Activism is much more than a tradition at the biannual International AIDS Conferences. So far at this week’s Toronto confab, there have been half a dozen noisy marches, interruptions and several “occupations.”

“That’s where the energy of the conference comes from,” said Center for Health and Gender Equity Executive Director Jodi Jacobson as the second full day of the meeting came to a close. “The real issues bubble to the surface because advocates put them there, not because the conference sessions reflect them.”

Canada knows to expect confrontation. Montreal’s 1989 gathering set the precedent when activists took over the meeting en masse to demand the inclusion of people with HIV in top-level decision-making. Vancouver gained global notoriety in 1996 with the announcement of combination antiretroviral therapy, arguably the greatest coup for AIDS activists to date.

It looked like things were going to get saucy in Toronto this morning when ACT UP and Health Gap took over Abbott’s booth in the exhibit hall and accused the company of price gauging following an announcement that the company will sell Kaletra in middle-income countries for $2,200 per year.
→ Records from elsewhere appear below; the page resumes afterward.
What follows belongs to an exercise in optimizing a design on an open flow for a short achievable clock period and few clock cycles; a production flow would make more cautious choices.
Only simulation tests tie the RTL to the original design; equivalence was not proved.
Power figures rest on the tool's default switching activity, not on a simulated workload.

Setup of main:
## cpu_pipeline
module cpu_pipeline (
  input  logic                     clk,
  input  logic                     rst,
  input  logic                     instr_mem_resp,
  input  rv32i_isa_pkg::rv32i_word instr_mem_rdata,
  input  logic                     data_mem_resp,
  input  rv32i_isa_pkg::rv32i_word data_mem_rdata,
  output logic                     instr_read,
  output rv32i_isa_pkg::rv32i_word instr_mem_address,
  output logic                     data_read,
  output logic                     data_write,
  output rv32i_isa_pkg::byte_mask  data_mbe,
  output rv32i_isa_pkg::rv32i_word data_mem_address,
  output rv32i_isa_pkg::rv32i_word data_mem_wdata
);
  localparam int QD = 4;   
  logic [29:0] pc;           
  logic [29:0] pc_ao;        
  logic        fetch_on;     
  logic [31:0] q [0:QD-1];   
  logic        d_valid;      
  logic [31:0] d_instr;
  logic [31:1] d_oh1;        
  logic [31:1] d_oh2;
  logic        x_valid;
  logic [4:0]  x_rs1, x_rs2, x_rd;
  logic        x_uses1, x_op, x_ld, x_st, x_wr;
  logic [31:0] x_r1, x_r2;   
  logic [31:0] x_b;          
  logic        x_arith;
  logic        x_sel_add, x_sel_sub, x_sel_sll, x_sel_sr, x_sel_slt, x_sel_sltu;
  logic        x_sel_xor, x_sel_or, x_sel_and, x_sel_lui;
  logic        e_wr;         
  logic        e_load;
  logic        e_store;
  logic [4:0]  e_rd;
  logic [31:0] e_a;          
  logic [31:0] e_bx;         
  logic        e_sub;
  logic [31:0] e_sd;         
  logic        e_fsd_ld;     
  logic        e_fsd;        
  logic        e_arith;      
  logic        e_sel_add, e_sel_sll, e_sel_sr, e_sel_slt, e_sel_sltu;
  logic        e_sel_xor, e_sel_or, e_sel_and, e_sel_lui;
  logic        m_rdreq;
  logic        m_wrreq;
  logic        m_acc;        
  logic        m_wr;
  logic        m_load;
  logic [4:0]  m_rd;
  logic [31:0] m_res;        
  logic [31:0] m_sd;
  logic [29:0] pc_out;       
  logic        w_wr;
  logic [4:0]  w_rd;
  logic [31:0] w_res;
  logic        w2_wr;
  logic [4:0]  w2_rd;
  logic [31:0] w2_res;
  logic [31:0] rf [1:32-1];
  logic        rst_q;
  assign instr_read        = fetch_on;
  assign instr_mem_address = {pc_out, 2'b00};
  assign data_read         = m_rdreq;
  assign data_write        = m_wrreq;
  assign data_mbe          = {4{m_acc}};
  assign data_mem_address  = {m_res[31:2], 2'b00};
  assign data_mem_wdata    = m_sd;
  logic m_stall;     
  ...
Size: ~1700 flip-flops, ~170 I/O pins.
clock: 6.5 ns
lec_check: 0
abc_area: 1
cap_margin: 20
core_margin: 2
core_utilization: 40
setup_slack_margin: 4.2
slew_margin: 20
run.sh (not shown) runs the stock make flow with config.mk's settings and CLKGATE_MAP_FILE= SYNTH_SCRIPT=/design/flow/synth_recipe.tcl, a recipe that flattens the netlist after the stock synthesis.
Nothing crashed in main and all stages finished; the problem is that the final layout failed, the offending checks being max-capacitance violations, max-slew violations.
Testbench counts of main, summed over its fixed seeds: cycles 33,769.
Activists did pretty much the same thing to the Bangkok Abbott booth in 2004. The difference this year, however, was that the booth had sat empty even before the activists arrived.
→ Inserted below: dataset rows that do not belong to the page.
Context: an optimization exercise on an open-source flow, tuned for small area, a short achievable clock period and few clock cycles per item. The choices shown serve that exercise and are no tape-out recipe.
Function was checked by simulation only, so behaviour that the tests miss may differ from the original.

==> flow/design.v, too long to show whole: its modules and the start of the top module <==
// module compass_heading_hard_iron_cal: 1449 lines
module compass_heading_hard_iron_cal (
  input  logic               clk,
  input  logic               rst,
  input  logic               sample_valid,
  output logic               sample_ready,
  input  logic [1:0]         action,
  input  logic signed [15:0] mag_x,
  input  logic signed [15:0] mag_y,
  input  logic signed [15:0] mag_z,
  output logic               result_valid,
  input  logic               result_ready,
  output logic [8:0]         heading_deg,
  output logic signed [15:0] offset_x,
  output logic signed [15:0] offset_y,
  output logic signed [15:0] offset_z
);
  // ...
==> flow/run.sh <==
#!/bin/bash
# synth_recipe.tcl (not shown) runs the flow's synth.tcl, then flattens the netlist and writes it again
# the make line also repeats each setting of config.mk as NAME=value (left out here)
make -C /OpenROAD-flow-scripts/flow DESIGN_CONFIG=/design/flow/config.mk WORK_HOME=/design/flow/orfs CLKGATE_MAP_FILE= SYNTH_SCRIPT=/design/flow/synth_recipe.tcl finish
==> flow/config.mk <==
export PLATFORM = sky130hd
export DESIGN_NAME = compass_heading_hard_iron_cal
export DESIGN_NICKNAME = compass_heading_hard_iron_cal
export VERILOG_FILES = /design/flow/design.v
export SDC_FILE = /design/flow/constraint.sdc
export NUM_CORES = 4
export LEC_CHECK = 0
export CAP_MARGIN = 20
export CORE_MARGIN = 2
export CORE_UTILIZATION = 60
export CTS_CLUSTER_DIAMETER = 70
export CTS_CLUSTER_SIZE = 25
export SETUP_SLACK_MARGIN = 5
export SLEW_MARGIN = 20
==> flow/constraint.sdc <==
create_clock -name core_clock -period 9.0 [get_ports {clk}]
set_input_delay 1.8000 -clock core_clock [delete_from_list [all_inputs] [get_ports {clk}]]
set_output_delay 1.8000 -clock core_clock [all_outputs]
set_load 0.01 [all_outputs]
Asia Russell of Health Gap said, “The drug company was too afraid of activist criticism.” But Abbott spokesperson Tracy Sorrentino would not concede to this. She said the company had decided this year to make a charitable donation to the Catholic Medical Missions Board and the Elizabeth Glaser Pediatric AIDS Foundation instead of having a booth.

Then came a goose-bumping salute to India’s Independence Day. A coalition of treatment activists—mostly Southeast Asians—gathered by the hundreds and marched with the orange, green and white flag of India through the winding hallways of this convention center to demand independence from Big Pharma.

The groups want less restrictive patent laws that will not only benefit Indians but also secure India’s generic drug industry, which many in Africa and elsewhere in the developing world depend on for their treatment. “Are these profits…they’re making in the rest of the world not enough?” asked Anjali Gopalan, Executive Director of India’s NAZ foundation, who made the march this afternoon. “It’s not like they’re going to go into the red without India’s market.”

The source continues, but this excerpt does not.